*EXERCISE*:
For every line in the records below that holds "leavesVar", make a copy.

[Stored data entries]
━━━━━━━━━━━━━━━━━━━━━━━━━━━━━━

What follows belongs to an exercise in optimizing a design on an open flow for small area, a short achievable clock period and few clock cycles per item; a production flow would make more cautious choices. Where RTL was checked, it was by simulation tests only, not by an equivalence proof against the original. Function not checked in runs 2 and 3: the RTL went through the layout flow alone. No activity file was given, so power comes from the tool's default toggle rates.

==> flow/design.v (outline; a module is shown in full before it is edited, if it fits) <==
// module cla: 1489 lines
// module add_seq_ctrl: 65 lines
module add_seq_ctrl
#(
    parameter int unsigned N     = add_seq_pkg::ADDSEQ_N,
    parameter int unsigned WORDS = add_seq_pkg::ADDSEQ_WORDS
) (
    input  logic             clk,
    input  logic             rst,
    input  logic             in_valid,
    output logic             in_ready,
    input  logic [N*WORDS-1:0] a,
    input  logic [N*WORDS-1:0] b,
    input  logic             cin,
    input  logic             sub,
    output logic             out_valid,
    input  logic             out_ready,
    output logic [N*WORDS-1:0] sum,
    output logic             cout
);
  // ...
==> flow/flow/run.sh <==
#!/bin/bash
# The standard layout (standard.sh) with changes to how it is made; the
# constraints (constraint.sdc) are the standard flow's, unchanged. ORFS keeps each tool's
# log in orfs/logs; this script's own output goes to standard.log.
MARGIN=19.5
bash standard.sh finish \
  "BUFFER_PORTS_ARGS=-buffer_cell sky130_fd_sc_hd__buf_1" \
  SETUP_SLACK_MARGIN=$MARGIN \
  PRE_RESIZE_TCL=$PWD/flow/pre_resize.tcl  "ABC_AREA=1" "DONT_USE_CELLS= sky130_fd_sc_hd__probe_p_8 sky130_fd_sc_hd__probec_p_8 sky130_fd_sc_hd__lpflow_bleeder_1 sky130_fd_sc_hd__lpflow_clkbufkapwr_1 sky130_fd_sc_hd__lpflow_clkbufkapwr_16 sky130_fd_sc_hd__lpflow_clkbufkapwr_2 sky130_fd_sc_hd__lpflow_clkbufkapwr_4 sky130_fd_sc_hd__lpflow_clkbufkapwr_8 sky130_fd_sc_hd__lpflow_clkinvkapwr_1 sky130_fd_sc_hd__lpflow_clkinvkapwr_16 sky130_fd_sc_hd__lpflow_clkinvkapwr_2 sky130_fd_sc_hd__lpflow_clkinvkapwr_4 sky130_fd_sc_hd__lpflow_clkinvkapwr_8 sky130_fd_sc_hd__lpflow_decapkapwr_12 sky130_fd_sc_hd__lpflow_decapkapwr_3 sky130_fd_sc_hd__lpflow_decapkapwr_4 sky130_fd_sc_hd__lpflow_decapkapwr_6 sky130_fd_sc_hd__lpflow_decapkapwr_8 sky130_fd_sc_hd__lpflow_inputiso0n_1 sky130_fd_sc_hd__lpflow_inputiso0p_1 sky130_fd_sc_hd__lpflow_inputiso1n_1 sky130_fd_sc_hd__lpflow_inputiso1p_1 sky130_fd_sc_hd__lpflow_inputisolatch_1 sky130_fd_sc_hd__lpflow_isobufsrc_1 sky130_fd_sc_hd__lpflow_isobufsrc_16 sky130_fd_sc_hd__lpflow_isobufsrc_2 sky130_fd_sc_hd__lpflow_isobufsrc_4 sky130_fd_sc_hd__lpflow_isobufsrc_8 sky130_fd_sc_hd__lpflow_isobufsrckapwr_16 sky130_fd_sc_hd__lpflow_lsbuf_lh_hl_isowell_tap_1 sky130_fd_sc_hd__lpflow_lsbuf_lh_hl_isowell_tap_2 sky130_fd_sc_hd__lpflow_lsbuf_lh_hl_isowell_tap_4 sky130_fd_sc_hd__lpflow_lsbuf_lh_isowell_4 sky130_fd_sc_hd__lpflow_lsbuf_lh_isowell_tap_1 sky130_fd_sc_hd__lpflow_lsbuf_lh_isowell_tap_2 sky130_fd_sc_hd__lpflow_lsbuf_lh_isowell_tap_4  sky130_fd_sc_hd__fa_1 sky130_fd_sc_hd__fa_2 sky130_fd_sc_hd__fa_4" "CORE_UTILIZATION=60" "CTS_CLUSTER_SIZE=24" "CTS_CLUSTER_DIAMETER=90" > standard.log 2>&1
==> flow/flow/fanout_tree.tcl <==
# Rebuilds the buffering of a wide input net as a two-level tree placed near
# its loads. Sourced after global placement, before repair_design.
#   build_port_tree PORT LEAF_CELL GROUP
# collects every load reached from PORT's input buffer through plain buffers,
# removes those buffers, splits the loads by location into groups of at most
# GROUP pins, and drives each group from a LEAF_CELL buffer at its centroid.
proc fot_is_buf { inst } {
  set m [[$inst getMaster] getName]
  return [regexp {__(buf|clkbuf)_[0-9]+$} $m]
}
proc fot_collect { net leavesVar bufsVar } {
  upvar $leavesVar leaves
  upvar $bufsVar bufs
  foreach it [$net getITerms] {
    if { [$it getIoType] ne "INPUT" } { continue }
    set inst [$it getInst]
    if { [fot_is_buf $inst] } {
      lappend bufs $inst
      fot_collect [[$inst findITerm X] getNet] leaves bufs
    } else {
      lappend leaves $it
    }
  }
}
proc fot_xy { it } {
  set inst [$it getInst]
  set bb [$inst getBBox]
  return [list [expr {([$bb xMin] + [$bb xMax]) / 2}] [expr {([$bb yMin] + [$bb yMax]) / 2}]]
}
proc build_port_tree { port leaf_cell group } {
  set block [ord::get_db_block]
  set db [ord::get_db]
  set pnet [[$block findBTerm $port] getNet]
  set ibuf ""
  foreach it [$pnet getITerms] { set ibuf [$it getInst] }
  set onet [[$ibuf findITerm X] getNet]
  set leaves {}
  set bufs {}
  fot_collect $onet leaves bufs
  # move every leaf onto the input buffer's net and drop the old buffers
  foreach it $leaves {
    if { [$it getNet] ne $onet } { $it disconnect; $it connect $onet }
  }
  foreach b $bufs {
    set n [[$b findITerm X] getNet]
    odb::dbInst_destroy $b
    if { $n ne "NULL" && [llength [$n getITerms]] == 0 } { odb::dbNet_destroy $n }
  }
  set n [llength $leaves]
  set ngroups [expr {int(ceil(double($n) / $group))}]
  set ncols [expr {max(1, int(round(sqrt($ngroups))))}]
  # sort by x into columns, then by y inside each column, then chunk
  set pts {}
  foreach it $leaves { lappend pts [concat [list $it] [fot_xy $it]] }
  set pts [lsort -integer -index 1 $pts]
  set percol [expr {int(ceil(double($n) / $ncols))}]
  set master [$db findMaster $leaf_cell]
  set k 0
  for { set c 0 } { $c < $n } { incr c $percol } {
    set col [lsort -integer -index 2 [lrange $pts $c [expr {$c + $percol - 1}]]]
    set m [llength $col]
    set per [expr {int(ceil(double($m) / int(ceil(double($m) / $group))))}]
    for { set g 0 } { $g < $m } { incr g $per } {
      set grp [lrange $col $g [expr {$g + $per - 1}]]
      set sx 0; set sy 0
      foreach p $grp { incr sx [lindex $p 1]; incr sy [lindex $p 2] }
      set cx [expr {$sx / [llength $grp]}]
      set cy [expr {$sy / [llength $grp]}]
      set name "fot_${port}_$k"
      set inst [odb::dbInst_create $block $master $name]
      set net [odb::dbNet_create $block "${name}_net"]
      $inst setLocation $cx $cy
      $inst setPlacementStatus PLACED
      [$inst findITerm A] connect $onet
      [$inst findITerm X] connect $net
      foreach p $grp {
        set it [lindex $p 0]
        $it disconnect
        $it connect $net
      }
      incr k
    }
  }
  # power pins of the new buffers
  foreach i [$block getInsts] {
    if { [string match "fot_${port}_*" [$i getName]] } {
      foreach it [$i getITerms] {
        set t [[$it getMTerm] getSigType]
        if { $t eq "POWER" } { $it connect [$block findNet VDD] }
        if { $t eq "GROUND" } { $it connect [$block findNet VSS] }
      }
    }
  }
  puts "build_port_tree $port: $n loads, removed [llength $bufs] buffers, added $k $leaf_cell"
}
==> flow/flow/pre_resize.tcl <==
# Sourced by ORFS after global placement, before repair_design (PRE_RESIZE_TCL).
source [file join [file dirname [info script]] fanout_tree.tcl]
build_port_tree sub sky130_fd_sc_hd__buf_2 8
==> flow/standard.sh <==
#!/bin/bash
# synth_recipe.tcl (not shown) runs the flow's synth.tcl, then flattens the netlist and writes it again
# the make line also repeats each setting of config.mk as NAME=value (left out here)
make -C /OpenROAD-flow-scripts/flow DESIGN_CONFIG=/design/flow/config.mk WORK_HOME=/design/flow/orfs CLKGATE_MAP_FILE= SYNTH_SCRIPT=/design/flow/synth_recipe.tcl "${@:-finish}"
==> flow/config.mk <==
export PLATFORM = sky130hd
export DESIGN_NAME = add_seq_ctrl
export DESIGN_NICKNAME = add_seq_ctrl
export VERILOG_FILES = /design/flow/design.v
export SDC_FILE = /design/flow/constraint.sdc
export NUM_CORES = 4
export LEC_CHECK = 0
export CAP_MARGIN = 20
export CORE_MARGIN = 2
export CORE_UTILIZATION = 40
export SLEW_MARGIN = 20
==> flow/constraint.sdc <==
create_clock -name core_clock -period 28.0 [get_ports {clk}]
set_input_delay 5.6000 -clock core_clock [delete_from_list [all_inputs] [get_ports {clk}]]
set_output_delay 5.6000 -clock core_clock [all_outputs]
set_load 0.01 [all_outputs]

━━━━━━━━━━━━━━━━━━━━━━━━━━━━━━

*RESULT OF THE EXERCISE*:
proc fot_collect { net leavesVar bufsVar } {
  upvar $leavesVar leaves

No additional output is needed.